| Problem description |
Copy the lines below verbatim. Begin with the first and end with the line containing "sky130_fd_sc_hd__nand2_1 18, sky130_fd_sc_hd__xor2_1".

====

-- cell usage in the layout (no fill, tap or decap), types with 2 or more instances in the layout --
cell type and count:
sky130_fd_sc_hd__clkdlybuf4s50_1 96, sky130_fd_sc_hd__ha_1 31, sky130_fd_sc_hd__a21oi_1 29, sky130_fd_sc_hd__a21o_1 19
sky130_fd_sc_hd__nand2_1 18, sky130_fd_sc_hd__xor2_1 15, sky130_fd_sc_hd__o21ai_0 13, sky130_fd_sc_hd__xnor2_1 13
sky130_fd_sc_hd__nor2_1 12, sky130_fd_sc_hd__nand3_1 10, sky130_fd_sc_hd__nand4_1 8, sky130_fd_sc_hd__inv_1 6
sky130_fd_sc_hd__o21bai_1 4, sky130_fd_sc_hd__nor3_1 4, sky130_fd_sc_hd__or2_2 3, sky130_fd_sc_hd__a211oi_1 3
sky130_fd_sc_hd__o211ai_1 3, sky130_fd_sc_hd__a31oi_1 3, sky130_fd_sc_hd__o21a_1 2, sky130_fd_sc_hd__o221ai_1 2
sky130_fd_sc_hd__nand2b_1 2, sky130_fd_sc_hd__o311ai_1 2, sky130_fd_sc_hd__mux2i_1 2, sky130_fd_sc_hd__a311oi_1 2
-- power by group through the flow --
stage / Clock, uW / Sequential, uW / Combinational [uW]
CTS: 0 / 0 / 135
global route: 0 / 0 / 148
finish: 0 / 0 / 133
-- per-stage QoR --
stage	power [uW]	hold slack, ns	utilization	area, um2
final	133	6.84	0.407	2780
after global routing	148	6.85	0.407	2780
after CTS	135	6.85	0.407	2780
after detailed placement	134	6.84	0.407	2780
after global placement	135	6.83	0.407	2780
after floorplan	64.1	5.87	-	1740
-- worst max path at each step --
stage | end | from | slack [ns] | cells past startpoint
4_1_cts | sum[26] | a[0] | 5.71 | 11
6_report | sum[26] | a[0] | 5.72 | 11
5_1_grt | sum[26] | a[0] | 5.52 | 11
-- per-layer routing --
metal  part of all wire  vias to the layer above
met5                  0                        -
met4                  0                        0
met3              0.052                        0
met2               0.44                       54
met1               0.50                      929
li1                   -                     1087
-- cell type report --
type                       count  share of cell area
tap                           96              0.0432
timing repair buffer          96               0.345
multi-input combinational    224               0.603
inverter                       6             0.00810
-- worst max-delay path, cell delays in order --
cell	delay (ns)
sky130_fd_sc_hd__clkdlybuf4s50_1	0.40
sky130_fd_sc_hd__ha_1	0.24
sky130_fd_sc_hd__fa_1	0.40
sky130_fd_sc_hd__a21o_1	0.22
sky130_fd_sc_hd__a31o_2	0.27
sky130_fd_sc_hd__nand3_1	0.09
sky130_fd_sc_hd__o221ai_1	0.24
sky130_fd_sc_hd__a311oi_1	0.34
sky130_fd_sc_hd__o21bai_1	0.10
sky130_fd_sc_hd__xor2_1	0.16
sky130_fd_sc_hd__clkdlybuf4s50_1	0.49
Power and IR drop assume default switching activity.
==> flow/design.v <==
module alu(R1, R2, opcode, aluOut, flags, cin);
input wire [15:0] R1, R2;
input wire [7:0] opcode;
input wire cin;
output reg [15:0] aluOut;
output reg [4:0] flags;
parameter ADD = 8'b0000_0101;
parameter ADDI = 8'b0101_xxxx;
parameter ADDU = 8'b0000_0110; 
parameter ADDUI = 8'b0110_xxxx; 
parameter ADDC = 8'b0000_0111;
parameter ADDCI = 8'b0111_xxxx;
parameter MUL = 8'b0000_1110;
parameter MULI = 8'b1110_xxxx;
parameter SUB = 8'b0000_1001;
parameter SUBI = 8'b1001_xxxx;
parameter SUBC = 8'b0000_1010;
parameter SUBCI = 8'b1010_xxxx;
parameter CMP = 8'b0000_1011;
parameter CMPI = 8'b1011_xxxx;
parameter AND = 8'b0000_0001;
parameter ANDI = 8'b0001_xxxx;
parameter OR = 8'b0000_0010;
parameter ORI = 8'b0010_xxxx;
parameter XOR = 8'b0000_0011;
parameter XORI = 8'b0011_xxxx;
parameter MOV = 8'b0000_1101;
parameter MOVI = 8'b1101_xxxx;
parameter LSH = 8'b1000_1000;
parameter LSHI = 8'b1000_000x;
parameter ASHU = 8'b1000_1111;
parameter ASHUI = 8'b1000_001x;
always @(R1, R2, opcode, cin)
 begin
	flags[4:0] = 5'b00000;
	casex (opcode)
	ADD : 
		begin 
			aluOut = (R1 + R2);
			if ( (~R1[15] & ~R2[15] & aluOut[15]) | (R1[15] & R2[15] & ~aluOut[15])) flags[2] = 1'b1;
			else flags[2] = 1'b0;
		end
	ADDU :
		begin
			{flags[0], aluOut} = (R1 + R2);
		end
	ADDC : 
		begin 
			{flags[0], aluOut} = (R1 + R2 + cin);
			if ( (~R1[15] & ~R2[15] & aluOut[15]) | (R1[15] & R2[15] & ~aluOut[15])) flags[2] = 1'b1;
			else flags[2] = 1'b0;
		end
	MUL : 
		begin
			aluOut = (R1 * R2);
		end
	SUB :
		begin
			aluOut = (R2 - R1);
			if ( (R1[15] & ~R2[15] & aluOut[15]) | (~R1[15] & R2[15] & ~aluOut[15])) flags[2] = 1'b1;
			else flags[2] = 1'b0;
		end
	SUBC :
		begin
			aluOut = (R2 - (R1 + cin));
			flags[0] = R2 < (R1 + cin);
			if ( (R1[15] & ~R2[15] & aluOut[15]) | (~R1[15] & R2[15] & ~aluOut[15])) flags[2] = 1'b1;
			else flags[2] = 1'b0;
		end
	CMP :
		begin
			if (R1 == R2) aluOut = 16'h0000;
			else aluOut = 16'hffff;
			if ($signed(R1) > $signed(R2)) flags[3] = 1'b1;
			else flags[3] = 1'b0;
			if (R1 > R2) flags[1] = 1'b1;
			else flags[1] = 1'b0;
		end
	AND :
		begin
			aluOut = R1 & R2;
		end
	OR :
		begin
			aluOut = R1 | R2;
		end
	XOR :
		begin
			aluOut = R1 ^ R2;
		end
	MOV :
		begin
			aluOut = R1;
		end
	LSH :
		begin
			if ($signed(R1) < 0) aluOut = R2 >> (~R1 + 1);
			else aluOut = R2 << R1;
		end
	ASHU :
		begin
			aluOut = R2 >>> R1;
		end
	default : 
		aluOut = 16'h0000;
  endcase
		if (aluOut == 16'h0000) flags[4] = 1'b1;
		else flags[4] = 1'b0;
 end
endmodule
module cpu (
input [7:0] opcode,
input cin,
output [27:0] segOut,
output [4:0] flags
);
wire [15:0] R1;
wire [15:0] R2;
assign R2 = 16'h7FFF;
assign R1 = 16'h0001;
wire [15:0] aluOut;
alu k(.R1(R1), .R2(R2), .opcode(opcode), .aluOut(aluOut), .flags(flags), .cin(cin));
seven_seg_hex a(aluOut[3:0], segOut[6:0]);
seven_seg_hex b(aluOut[7:4], segOut[13:7]);
seven_seg_hex c(aluOut[11:8], segOut[20:14]);
seven_seg_hex d(aluOut[15:12], segOut[27:21]);
endmodule
module seven_seg_hex(
	input [3:0] binaryInput,
	output reg [6:0] seven_seg
);
always @* begin
  case (binaryInput)
    4'b0000 : seven_seg = ~7'b1111110;  
    4'b0001 : seven_seg = ~7'b0110000;  
    4'b0010 : seven_seg = ~7'b1101101;  
    4'b0011 : seven_seg = ~7'b1111001;  
    4'b0100 : seven_seg = ~7'b0110011;  
    4'b0101 : seven_seg = ~7'b1011011;  
    4'b0110 : seven_seg = ~7'b1011111;  
    4'b0111 : seven_seg = ~7'b1110000;  
    4'b1000 : seven_seg = ~7'b1111111;  
    4'b1001 : seven_seg = ~7'b1110011;  
    4'b1010 : seven_seg = ~7'b1110111;  
    4'b1011 : seven_seg = ~7'b0011111;  
    4'b1100 : seven_seg = ~7'b1001110;  
    4'b1101 : seven_seg = ~7'b0111101;  
    4'b1110 : seven_seg = ~7'b1001111;  
    4'b1111 : seven_seg = ~7'b1000111;  
    default : seven_seg = ~7'b0000000;  
  endcase
end
endmodule
==> flow/run.sh <==
#!/bin/bash
# OpenROAD 26Q1-2900-gdf79404cd8, Yosys 0.63+post, stock flow scripts
make -C /OpenROAD-flow-scripts/flow DESIGN_CONFIG=/design/flow/config.mk WORK_HOME=/design/flow/orfs finish
==> flow/config.mk <==
export PLATFORM = sky130hd
export DESIGN_NAME = cpu
export DESIGN_NICKNAME = cpu
export VERILOG_FILES = /design/flow/design.v
export SDC_FILE = /design/flow/constraint.sdc
export NUM_CORES = 4
export LEC_CHECK = 1
export CORE_AREA = 10 10 70 70
export DIE_AREA = 0 0 80 80
==> flow/constraint.sdc <==
current_design cpu

set clk_period 2.7
set clk_io_pct 0.2

create_clock -name clk0 -period $clk_period

set non_clock_inputs [all_inputs -no_clocks]
set_input_delay [expr $clk_period * $clk_io_pct] -clock clk0 $non_clock_inputs
set_output_delay [expr $clk_period * $clk_io_pct] -clock clk0 [all_outputs]
==> run notes <==
Reports from this run.

- The warning total across the stage logs is 37.
- The signal arrival time at the worst endpoint is 2.24 ns.
- The final tally of hold violations reads 0.
- The number of detailed-route iterations in the first pass reads 4.
- The yosys synthesis warning count is 2.
- From left edge to right edge, the die measures 80 um.
- The share of final-layout standard cells stronger than drive strength 1 reads 49.1%.
- The final RePlAce weighted congestion reads 0.877.
- The detailed-route wire length per cell reads 13.8 um.
- The area of the die reads 6400 um2.
- The post-route worst hold slack reads 1.73 ns.
- From the final report, the count of setup violators was given as 2.
- The total area of sequential cells reads 0 um2.
- The post-synthesis cell count from yosys is 109.
- The via count reads 1022.
- The hold path startpoint reads opcode[1].
- After layout, the worst setup slack is -0.0774 ns.
- The fraction of the cycle the final worst path needs is 103%.
- The count of flip-flops and latches is 0.
- The first global-routing pass estimated 4590 um of wire.
- The script extracted a total leakage power of 0.688 nW.
- The average cell area after synthesis reads 6.66 um2.
- The most frequent logic cell in the layout reads sky130_fd_sc_hd__buf_4.
- The number of I/O pins reads 42.
- The cell count after placement reads 207.
- Of all nets on the critical path, the largest fanout is 3.
- The final global-route overflow total reads 0.
- The worst supply voltage drop on vdd is 75.1 uV.
- The yosys synthesis chip area is 726 um2.
- The worst setup path is of the input port to output pin kind.
- According to the floorplan report, the placeable core area is 3420 um2.
- The critical path starts at opcode[0].
- The overall track demand over capacity in global routing is 8.31%.
- The detailed-route DRC error count reads 0.
- In this run the maximum-capacitance check reported violations numbering 0.
- The largest net degree at the start of global routing is 18.
- The clock buffer instance count of the final layout is 0.
- The count of buffers from port buffering is 33.
- The number of core rows is 21.
- The power density over cell area is 103 nW/um2.
- Timing would allow up to 360 MHz.
- Data on the critical path is required at its endpoint by 2.16 ns.
- In this run, post-CTS hold repair placed 0 buffers.
- The number of global-route vias before repair is 981.
- The via density per instance reads 4.62.
- The final HPWL from detailed placement is 2090 um.
- The count of nets left with antenna violations after detail routing is 0.
- The netlist area before placement is 726 um2.
- The number of different library cells in the post-synthesis netlist reads 34.
- The max-slew violation total from the final report reads 0.
- The finished layout holds 221 standard cells, fillers aside.
- The tightest min-delay check is of the input port to output pin type.
- The initial core utilization is 21.2%.
- The number of DRC markers after the initial detailed-route iteration reads 45.
- The type of origin of the critical path is an input port.
- The total detailed-routing wirelength reads 3050 um.
- Setup repair after global routing could not meet its margin everywhere.
- The post-layout minimum cycle time is 2.78 ns.
- The final antenna diode tally reported by the flow is 0.
- The vertical die dimension reads 80 um.
- The library cells used most frequently in the layout, excluding fill and tap cells, are sky130_fd_sc_hd__buf_4, sky130_fd_sc_hd__buf_6, sky130_fd_sc_hd__clkdlybuf4s50_1, sky130_fd_sc_hd__a21oi_1, sky130_fd_sc_hd__conb_1.
- The flow ran to the end, but the final reports show violations.
- The worst slack at placement reads -0.858 ns.
- The kind of capture point of the worst setup path reads an output pin.
- The post-synthesis instance total is 109.
- The final reports fail on setup timing.
- The sequential element share of the synthesized area is 0%.
- The signed area change from the synthesized netlist to the final layout reads 115%.
- The number of antenna violations at the first check in global routing reads 0.
[power by group]
part / switching [W] / internal [W] / leakage, nW
combinational: 0.0000736 / 0.0000875 / 0.688
clock: 0 / 0 / 0
sequential: 0 / 0 / 0
[kinds of logic (layout without fill, tap and decap cells)]
| group | count (synthesis) | in the layout | share of synthesized area, % |
|---|---|---|---|
| AND/OR/NAND/NOR | 36 | 36 | 29.8 |
| buffers and inverters | 25 | 83 | 21.7 |
| XOR/XNOR | 1 | 1 | 1.21 |
| adder cells (fa/ha/maj) | 4 | 4 | 6.90 |
| other | 1 | 9 | 0.517 |
| multiplexers | 2 | 2 | 4.14 |
| AND-OR/OR-AND | 40 | 40 | 35.7 |
[worst paths after layout]
check,to,cells after the start
worst min-delay path,segOut[24],6
worst max-delay path,segOut[21],10
[layer usage]
layer	track usage, %	vias to the layer above	wire length (um)
met1	11.6	486	1400
met2	13.4	37	1420
met3	1.59	0	226
met4	0.528	0	0
met5	0	-	0
li1	-	499	-
[repair_timing]
action                                 4_1_cts  5_1_grt
endpoints found under the hold margin        0        0
pin swaps                                   18        2
resized                                     70       23
setup buffers                               13        1
setup endpoints to repair                   24       17
[stage by stage]
stage	total power (W)	area (um2)	TNS [ns]	util [%]
2_1_floorplan	0.0000658	756	0	-
3_3_place_gp	0.000123	1250	-10.06	36.6
3_5_place_dp	0.000123	1250	-10.56	36.6
4_1_cts	0.000145	1460	-0.123	42.7
5_1_grt	0.000173	1560	-0.340	45.6
6_report	0.000161	1560	-0.122	45.6
[cell usage after synthesis (2+ instances only)]
cell type,n,area [um2]
sky130_fd_sc_hd__o22ai_1,2,12.5
sky130_fd_sc_hd__and3b_1,2,17.5
sky130_fd_sc_hd__mux2_4,2,30.0
sky130_fd_sc_hd__buf_4,15,113
sky130_fd_sc_hd__clkbuf_1,7,26.3
sky130_fd_sc_hd__a21oi_1,15,75.1
sky130_fd_sc_hd__nor2b_1,7,43.8
sky130_fd_sc_hd__nand2b_1,8,50.1
sky130_fd_sc_hd__nand2_1,4,15.0
sky130_fd_sc_hd__o2bb2ai_1,2,17.5
sky130_fd_sc_hd__nor2_1,3,11.3
sky130_fd_sc_hd__o21ai_0,6,30.0
sky130_fd_sc_hd__ha_1,4,50.1
sky130_fd_sc_hd__inv_1,2,7.51
sky130_fd_sc_hd__nand4_1,2,12.5
sky130_fd_sc_hd__nor3_1,4,20.0
sky130_fd_sc_hd__nand3b_1,2,15.0
sky130_fd_sc_hd__a21o_1,6,45.0
[critical path, stage by stage]
cell and delay [ns]:
sky130_fd_sc_hd__buf_6 0.09, sky130_fd_sc_hd__or3b_4 0.41, sky130_fd_sc_hd__a21oi_4 0.15, sky130_fd_sc_hd__o21ai_2 0.08
sky130_fd_sc_hd__buf_4 0.14, sky130_fd_sc_hd__a21oi_4 0.15, sky130_fd_sc_hd__buf_6 0.12, sky130_fd_sc_hd__ha_4 0.18
sky130_fd_sc_hd__mux2_4 0.26, sky130_fd_sc_hd__buf_6 0.11
[cell type report]
cell class         count  area, um2
fillers              320       1860
multi-input cells     92        790
well taps             46       57.6
inverters              2       7.51
repair buffers        81        703
Power figures rest on the tool's default switching activity, not on a simulated workload.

====

| Output for this task |
-- cell usage in the layout (no fill, tap or decap), types with 2 or more instances in the layout --
cell type and count:
sky130_fd_sc_hd__clkdlybuf4s50_1 96, sky130_fd_sc_hd__ha_1 31, sky130_fd_sc_hd__a21oi_1 29, sky130_fd_sc_hd__a21o_1 19
sky130_fd_sc_hd__nand2_1 18, sky130_fd_sc_hd__xor2_1 15, sky130_fd_sc_hd__o21ai_0 13, sky130_fd_sc_hd__xnor2_1 13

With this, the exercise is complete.